14 The concept of a just and equitable winding up is a dynamic one and has to be applied to the unique circumstances of each case (see Chow Kwok Chuen at [17]–[19]). Although an exit mechanism provides a route for the aggrieved shareholder to escape the predicament he finds himself in, the court should always evaluate the viability of the exit mechanism in the light of the circumstances of each case (see for example, Ting Shwu Ping (administrator of the estate of Chng Koon Seng, deceased) v Scanone Pte Ltd and another appeal [2017] 1 SLR 95 at [112]–[113]). For the reasons above, I find that the buy-out mechanism provided in the Articles is not viable and it is unlikely to ameliorate any unfairness emanating from the management deadlock between the parties. And further, the hopelessness of the future of the company is evident from its utter dormancy in the past six years. Chng’s last minute effort to revive it is far too little, too late. The appropriate relief is to wind up the Defendant; and have a liquidator conduct a thorough investigation into the Defendant’s financial records and activities to resolve all outstanding accounting irregularities and regulatory issues, including the dispute in the Shares.
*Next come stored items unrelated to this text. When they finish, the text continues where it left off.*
==> src/rtl/pipe_pkg.sv <==
// Shared constants, ALUOp encodings and reset values for the ID/EX pipeline slice.
package pipe_pkg;

    localparam int XLEN    = 32;
    localparam int REG_AW  = 5;
    localparam int ALUOP_W = 5;

    typedef enum logic [ALUOP_W-1:0] {
        ALU_ADD  = 5'd0,
        ALU_SUB  = 5'd1,
        ALU_AND  = 5'd2,
        ALU_OR   = 5'd3,
        ALU_XOR  = 5'd4,
        ALU_SLL  = 5'd5,
        ALU_SRL  = 5'd6,
        ALU_SRA  = 5'd7,
        ALU_SLT  = 5'd8,
        ALU_SLTU = 5'd9
    } aluOp_e;

    localparam logic [XLEN-1:0]    DATA_RST  = '0;
    localparam logic [REG_AW-1:0]  REG_RST   = '0;
    localparam logic [ALUOP_W-1:0] ALUOP_RST = ALU_ADD;
    localparam logic [31:0]        CNT_RST   = '0;

endpackage
[src/rtl/alu_pkg.sv]
// rtl/alu_pkg.sv - opcodes, opcode width and FSM encoding shared by the alu_mc slice
package alu_pkg;

  localparam int OPW = 4;

  localparam logic [OPW-1:0] ALU_ADD  = 4'd0;
  localparam logic [OPW-1:0] ALU_SUB  = 4'd1;
  localparam logic [OPW-1:0] ALU_NOT  = 4'd2;
  localparam logic [OPW-1:0] ALU_AND  = 4'd3;
  localparam logic [OPW-1:0] ALU_OR   = 4'd4;
  localparam logic [OPW-1:0] ALU_XOR  = 4'd5;
  localparam logic [OPW-1:0] ALU_SLT  = 4'd6;
  localparam logic [OPW-1:0] ALU_EQ   = 4'd7;
  localparam logic [OPW-1:0] ALU_SLTU = 4'd8;
  localparam logic [OPW-1:0] ALU_SLL  = 4'd9;
  localparam logic [OPW-1:0] ALU_SRL  = 4'd10;
  localparam logic [OPW-1:0] ALU_SRA  = 4'd11;
  localparam logic [OPW-1:0] ALU_MUL  = 4'd12;

  typedef enum logic [1:0] {
    ST_IDLE = 2'd0,
    ST_BUSY = 2'd1,
    ST_DONE = 2'd2
  } state_t;

endpackage

[src/rtl/alu_mc_if.sv]
// rtl/alu_mc_if.sv - operand/result handshake bundle between the execute stage and alu_mc
interface alu_mc_if #(
  parameter int WIDTH = 32
);
  import alu_pkg::*;

  logic             in_valid;
  logic             in_ready;
  logic [OPW-1:0]   op;
  logic [WIDTH-1:0] a;
  logic [WIDTH-1:0] b;
  logic             out_valid;
  logic             out_ready;
  logic [WIDTH-1:0] result;
  logic             overflow;
  logic             illegal;

  modport master (
    output in_valid, op, a, b, out_ready,
    input  in_ready, out_valid, result, overflow, illegal
  );

  modport slave (
    input  in_valid, op, a, b, out_ready,
    output in_ready, out_valid, result, overflow, illegal
  );

endinterface

[src/rtl/alu_mul_iter.sv]
// rtl/alu_mul_iter.sv - iterative shift-add multiplier, only built when ALU_MUL_EN is defined
// done/product are combinational on the last step so the caller registers the product on that edge.
module alu_mul_iter #(
  parameter int WIDTH = 32
) (
  input  logic             clk,
  input  logic             rst,
  input  logic             start,
  input  logic [WIDTH-1:0] a,
  input  logic [WIDTH-1:0] b,
  output logic             busy,
  output logic             done,
  output logic [WIDTH-1:0] product
);
  localparam int CW = $clog2(WIDTH);

  logic [CW-1:0]    cnt;
  logic [WIDTH-1:0] mcand;
  logic [WIDTH-1:0] mplier;
  logic [WIDTH-1:0] acc;
  logic [WIDTH-1:0] addend;

  assign addend  = mplier[0] ? mcand : '0;
  assign product = acc + addend;
  assign done    = busy && (cnt == CW'(WIDTH - 1));

  always_ff @(posedge clk) begin
    if (rst) begin
      cnt    <= '0;
      mcand  <= '0;
      mplier <= '0;
      acc    <= '0;
      busy   <= 1'b0;
    end else if (start) begin
      cnt    <= '0;
      mcand  <= a;
      mplier <= b;
      acc    <= '0;
      busy   <= 1'b1;
    end else if (busy) begin
      // multiplier LSB first; multiplicand shifts left so only low WIDTH bits survive
      acc    <= product;
      mcand  <= mcand << 1;
      mplier <= mplier >> 1;
      cnt    <= cnt + 1'b1;
      if (done) begin
        busy <= 1'b0;
      end
    end
  end

endmodule

[src/rtl/alu_mc.sv]
// rtl/alu_mc.sv - multi-cycle handshaked ALU; define ALU_MUL_EN to build the iterative multiplier (op 12)
module alu_mc
  import alu_pkg::*;
#(
  parameter int WIDTH = 32
) (
  input  logic     clk,
  input  logic     rst,
  alu_mc_if.slave  bus
);
  localparam int SHW = $clog2(WIDTH);

  state_t           state;
  logic [WIDTH-1:0] result_q;
  logic             overflow_q;
  logic             illegal_q;
  logic             out_valid_q;

  logic             is_sub;
  logic [WIDTH-1:0] b_eff;
  logic [WIDTH:0]   sum;
  logic             add_ovf;
  logic [SHW-1:0]   sh;
  logic [WIDTH-1:0] nxt_res;
  logic             nxt_ovf;
  logic             nxt_ill;

  logic             is_mul;
  logic             mul_busy;
  logic             mul_done;
  logic [WIDTH-1:0] mul_product;

`ifdef ALU_MUL_EN
  logic mul_start;

  assign is_mul    = (bus.op == ALU_MUL);
  assign mul_start = (state == ST_IDLE) && bus.in_valid && is_mul;

  alu_mul_iter #(.WIDTH(WIDTH)) u_mul (
    .clk     (clk),
    .rst     (rst),
    .start   (mul_start),
    .a       (bus.a),
    .b       (bus.b),
    .busy    (mul_busy),
    .done    (mul_done),
    .product (mul_product)
  );
`else
  assign is_mul      = 1'b0;
  assign mul_busy    = 1'b0;
  assign mul_done    = 1'b0;
  assign mul_product = '0;
`endif

  assign bus.in_ready  = (state == ST_IDLE) && !rst;
  assign bus.out_valid = out_valid_q;
  assign bus.result    = result_q;
  assign bus.overflow  = overflow_q;
  assign bus.illegal   = illegal_q;

  // One shared adder: everything except ADD computes a - b, compares included.
  always_comb begin
    is_sub  = (bus.op != ALU_ADD);
    b_eff   = is_sub ? ~bus.b : bus.b;
    sum     = {1'b0, bus.a} + {1'b0, b_eff} + {{WIDTH{1'b0}}, is_sub};
    add_ovf = (bus.a[WIDTH-1] == b_eff[WIDTH-1]) && (sum[WIDTH-1] != bus.a[WIDTH-1]);
    sh      = bus.b[SHW-1:0];
    nxt_res = '0;
    nxt_ovf = 1'b0;
    nxt_ill = 1'b0;
    case (bus.op)
      ALU_ADD, ALU_SUB: begin
        nxt_res = sum[WIDTH-1:0];
        nxt_ovf = add_ovf;
      end
      ALU_NOT:  nxt_res = ~bus.a;
      ALU_AND:  nxt_res = bus.a & bus.b;
      ALU_OR:   nxt_res = bus.a | bus.b;
      ALU_XOR:  nxt_res = bus.a ^ bus.b;
      ALU_SLT:  nxt_res = {{(WIDTH-1){1'b0}}, sum[WIDTH-1] ^ add_ovf};
      ALU_EQ:   nxt_res = {{(WIDTH-1){1'b0}}, bus.a == bus.b};
      ALU_SLTU: nxt_res = {{(WIDTH-1){1'b0}}, ~sum[WIDTH]};
      ALU_SLL:  nxt_res = bus.a << sh;
      ALU_SRL:  nxt_res = bus.a >> sh;
      ALU_SRA:  nxt_res = WIDTH'($signed(bus.a) >>> sh);
      default:  nxt_ill = 1'b1;
    endcase
  end

  always_ff @(posedge clk) begin
    if (rst) begin
      state       <= ST_IDLE;
      result_q    <= '0;
      overflow_q  <= 1'b0;
      illegal_q   <= 1'b0;
      out_valid_q <= 1'b0;
    end else begin
      case (state)
        ST_IDLE: begin
          if (bus.in_valid) begin
            if (is_mul) begin
              state <= ST_BUSY;
            end else begin
              result_q    <= nxt_res;
              overflow_q  <= nxt_ovf;
              illegal_q   <= nxt_ill;
              out_valid_q <= 1'b1;
              state       <= ST_DONE;
            end
          end
        end
        ST_BUSY: begin
          if (mul_busy && mul_done) begin
            result_q    <= mul_product;
            overflow_q  <= 1'b0;
            illegal_q   <= 1'b0;
            out_valid_q <= 1'b1;
            state       <= ST_DONE;
          end
        end
        ST_DONE: begin
          if (bus.out_ready) begin
            out_valid_q <= 1'b0;
            state       <= ST_IDLE;
          end
        end
        default: state <= ST_IDLE;
      endcase
    end
  end

endmodule

[src/flat_wrapper.sv]
// flat-port wrapper written by rule: the top's interface ports become plain ports
module alu_mc_flat import alu_pkg::*;
#(
  parameter int WIDTH = 32
)
  (clk, rst, bus_in_valid, bus_op, bus_a, bus_b, bus_out_ready, bus_in_ready, bus_out_valid, bus_result, bus_overflow, bus_illegal);
  alu_mc_if #(.WIDTH(WIDTH)) bus_i ();
  input  logic clk;
  input  logic rst;
  input wire logic [$bits(bus_i.in_valid)-1:0] bus_in_valid;
  input wire logic [$bits(bus_i.op)-1:0] bus_op;
  input wire logic [$bits(bus_i.a)-1:0] bus_a;
  input wire logic [$bits(bus_i.b)-1:0] bus_b;
  input wire logic [$bits(bus_i.out_ready)-1:0] bus_out_ready;
  output wire logic [$bits(bus_i.in_ready)-1:0] bus_in_ready;
  output wire logic [$bits(bus_i.out_valid)-1:0] bus_out_valid;
  output wire logic [$bits(bus_i.result)-1:0] bus_result;
  output wire logic [$bits(bus_i.overflow)-1:0] bus_overflow;
  output wire logic [$bits(bus_i.illegal)-1:0] bus_illegal;
  assign bus_i.in_valid = bus_in_valid;
  assign bus_i.op = bus_op;
  assign bus_i.a = bus_a;
  assign bus_i.b = bus_b;
  assign bus_i.out_ready = bus_out_ready;
  assign bus_in_ready = bus_i.in_ready;
  assign bus_out_valid = bus_i.out_valid;
  assign bus_result = bus_i.result;
  assign bus_overflow = bus_i.overflow;
  assign bus_illegal = bus_i.illegal;
  alu_mc #(.WIDTH(WIDTH)) u_core (.clk(clk), .rst(rst), .bus(bus_i));
endmodule
[config.mk]
export PLATFORM = sky130hd
export DESIGN_NAME = alu_mc_flat
export DESIGN_NICKNAME = d
export VERILOG_FILES = /design/src/rtl/alu_pkg.sv /design/src/rtl/alu_mc_if.sv /design/src/rtl/alu_mul_iter.sv /design/src/rtl/alu_mc.sv /design/src/flat_wrapper.sv
export SDC_FILE = /design/constraint.sdc
export NUM_CORES = 1
export LEC_CHECK = 0
export ABC_AREA = 1
export CORE_MARGIN = 2
export CORE_UTILIZATION = 25
export CTS_CLUSTER_SIZE = 14
export DETAILED_ROUTE_END_ITERATION = 8
export PLACE_DENSITY = 0.43
export SYNTH_ARGS = -nofsm -noshare
export SYNTH_HDL_FRONTEND = slang
export SYNTH_HIERARCHICAL = 1
export SYNTH_SLANG_ARGS = --single-unit
[constraint.sdc]
create_clock -name clk -period 3.7 [get_ports clk]
set_input_delay 0.555 -clock clk [delete_from_list [all_inputs] [get_ports clk]]
set_output_delay 0.555 -clock clk [all_outputs]
set_load 0.01 [all_outputs]
==> flow_summary_export.csv, run 1 <==
group,metric,value,unit
timing,min_period,3.62,ns
pwr,p_comb_frac,0.636,
setup_path,regToRegStartpoint,"u_core/bus.out_valid",
setup_path,crit_path_max_delay_cell_type,"clkdlybuf4s50_1",
pwr,power.clock.fraction,0.201,
finish,fin_util,0.316,
synth,async_flop_share,0,
synth,ys_seq_elements,35,
min_path,holdPathEnd,"u_core/bus.result[31]",
setup_path,cp_data_required_time,3.86,ns
min_path,timing.hold.worst_path_depth,2,
timing,setup_viol_count_final,0,
status,status,"complete, no violations",
drt,drt-pass1-iter-count,5,
min_path,min_from,"u_core/bus.result[31]",
clock_tree,clk_latency,0.29,ns
clock_tree,cts_max_path_bufs,2,
setup_path,cp.buffers_inverters,2,
die,fp.dieW,197,um
drt,top_signal_layer_used,"met5",
clock_tree,cts.sinks,35,
place,place_congestion,1.05,
drt,drtIter0Drc,1352,
clock_tree,cts_root_buffer,"clkbuf_16",
setup_path,reg2reg_to,"u_core/bus.result[6]",
place,dp.cells,2311,
setup_path,critPathMostFrequentCell,"a21oi_1",
timing,slew_violations,0,
synth,synth_fp_nets,1894,
place,place.detailed.hpwl,46.9,mm
pwr,netSwitchingFraction,0.491,
drt,post_drt_wl_per_cell,24.2,um
setup_path,end_kind,"register",
timing,finalHoldViolCount,0,
run,max_cap_violations,0,
pwr,cellInternalPower,0.00129,W
drt,wl_met1,25.0,mm
setup_path,critical_path.top_delay_family,"simple AND/OR/NAND/NOR gates",
setup_path,start_kind,"input port",
drt,wl,56.2,mm
timing,fin_worst_skew,0.00425,ns
die,design.portCount,108,
setup_path,crit_type,"input port to register",
pwr,irDropWorstVdd,0.000220,V
pwr,pwr-share-seq,0.164,
synth,synth.area.top_cells,"nand2_1, ha_1, nand3_1",
synth,post_synth_num_cell_types,42,
drt,routed-wl-met2,24.0,mm
die,core-area,36600,um2
clock_tree,path_clk_slew,0.06,ns
synth,synth_enable_flop_cells,0,
timing,finalCritPeriodShare,0.978,
synth,flip_flop_cell_with_the_highest_count_after_synthesis,"dfxtp_1",
global_route,grt_usage,0.284,
timing,worst-slew-pin-transition,1.09,ns
timing,final_critical_path_setup_slack,0.0826,ns
pwr,power_leakage,5.47,nW
synth,synthCells,1725,
die,die_height,197,um
global_route,via_count_of_the_first_global_routing_pass,12000,
global_route,grt_start_max_net_pins,60,
setup_path,r2r_setup_slack,2.24,ns
synth,synth.largest_area_cell,"nand2_1",
synth,yosysTopAreaCellShare,0.237,
synth,yosys_warnings,6,
clock_tree,cts_max_level,2,
setup_path,critical-path-max-stage-delay,0.45,ns
die,initial_utilization,0.254,
synth,synth.avg_cell_area,5.40,um2
min_path,hold_path.class,"register to register",
setup_path,cp_max_fo,27,
drt,remaining_drc_errors,0,
synth,synth.cells.most_frequent,"nand2_1, nand3_1, inv_1",
global_route,first_pass_grt_wire_length,80.2,mm
finish,fraction_of_layout_cells_with_a_size_suffix_above_1,0.0816,
drt,ant_nets,0,
pwr,power.net_switching,0.00125,W
die,die_area,38800,um2
synth,synth.cell_area,9310,um2
pwr,cellPowerDensity,219,nW/um2
drt,detailroute.via_count,12600,
global_route,globalRouteOverflowTotal,0,
synth,post-synth-top-count-cell,"nand2_1",
timing,unrepaired_setup_endpoints_after_global_routing,"false",
place,place_worst_setup_slack,-0.399,ns
timing,slew_headroom,0.268,
finish,stdcell_count,2319,
place,port-buffer-count,107,
global_route,number_of_antenna_violations_at_the_first_check_in_global_routing,1,
setup_path,worstPathCellList,"clkdlybuf4s50_1 > nor2_2 > nand2_2 > buf_12 > xor2_1 > ha_1 > a21oi_1 > o21ai_0 > a21oi_1 > nand2_1 > or2_2 > nand3_1 > nand4_1 > nand2_1 > a21oi_1",
die,floorplan.rows,70,
synth,synth-seq-area-share,0.0752,
setup_path,worst_ep_arrival_time,3.77,ns
finish,antenna_cells,0,
clock_tree,tritoncts,"yes",
finish,final_nets,2019,
timing,fmaxAchievable,276,MHz
drt,viasPerCell,5.43,
clock_tree,post_cts.repair.setup_buffers,0,
setup_path,reg2regPathDepth,6,
finish,p_r_area_growth_vs_syn,24.3,%
clock_tree,cts_buffers,5,
drt,met3_wl_post_dr,4.09,mm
15 The Plaintiff’s application to wind up the Defendant pursuant to s 254(1) of the CA is allowed as the Official Receiver has confirmed that the papers are in order. Parties are to endeavour to agree on a private liquidator to be appointed. In the event that parties are unable to reach an agreement, the court will appoint the liquidator. I will hear arguments on costs at a later date.
- Sgd -
Choo Han Teck
Judge
Sam Hui Min Lisa (Lisa Sam & Company) for the plaintiff;
The defendant is unrepresented;
Harry Zheng
, Satinder Pal Singh and Gabriel Lee (Selvam LLC) for Non-Party, Chng Hup Huat;
Lim Yew Jin and Wileeza A Gapar for Official Receiver.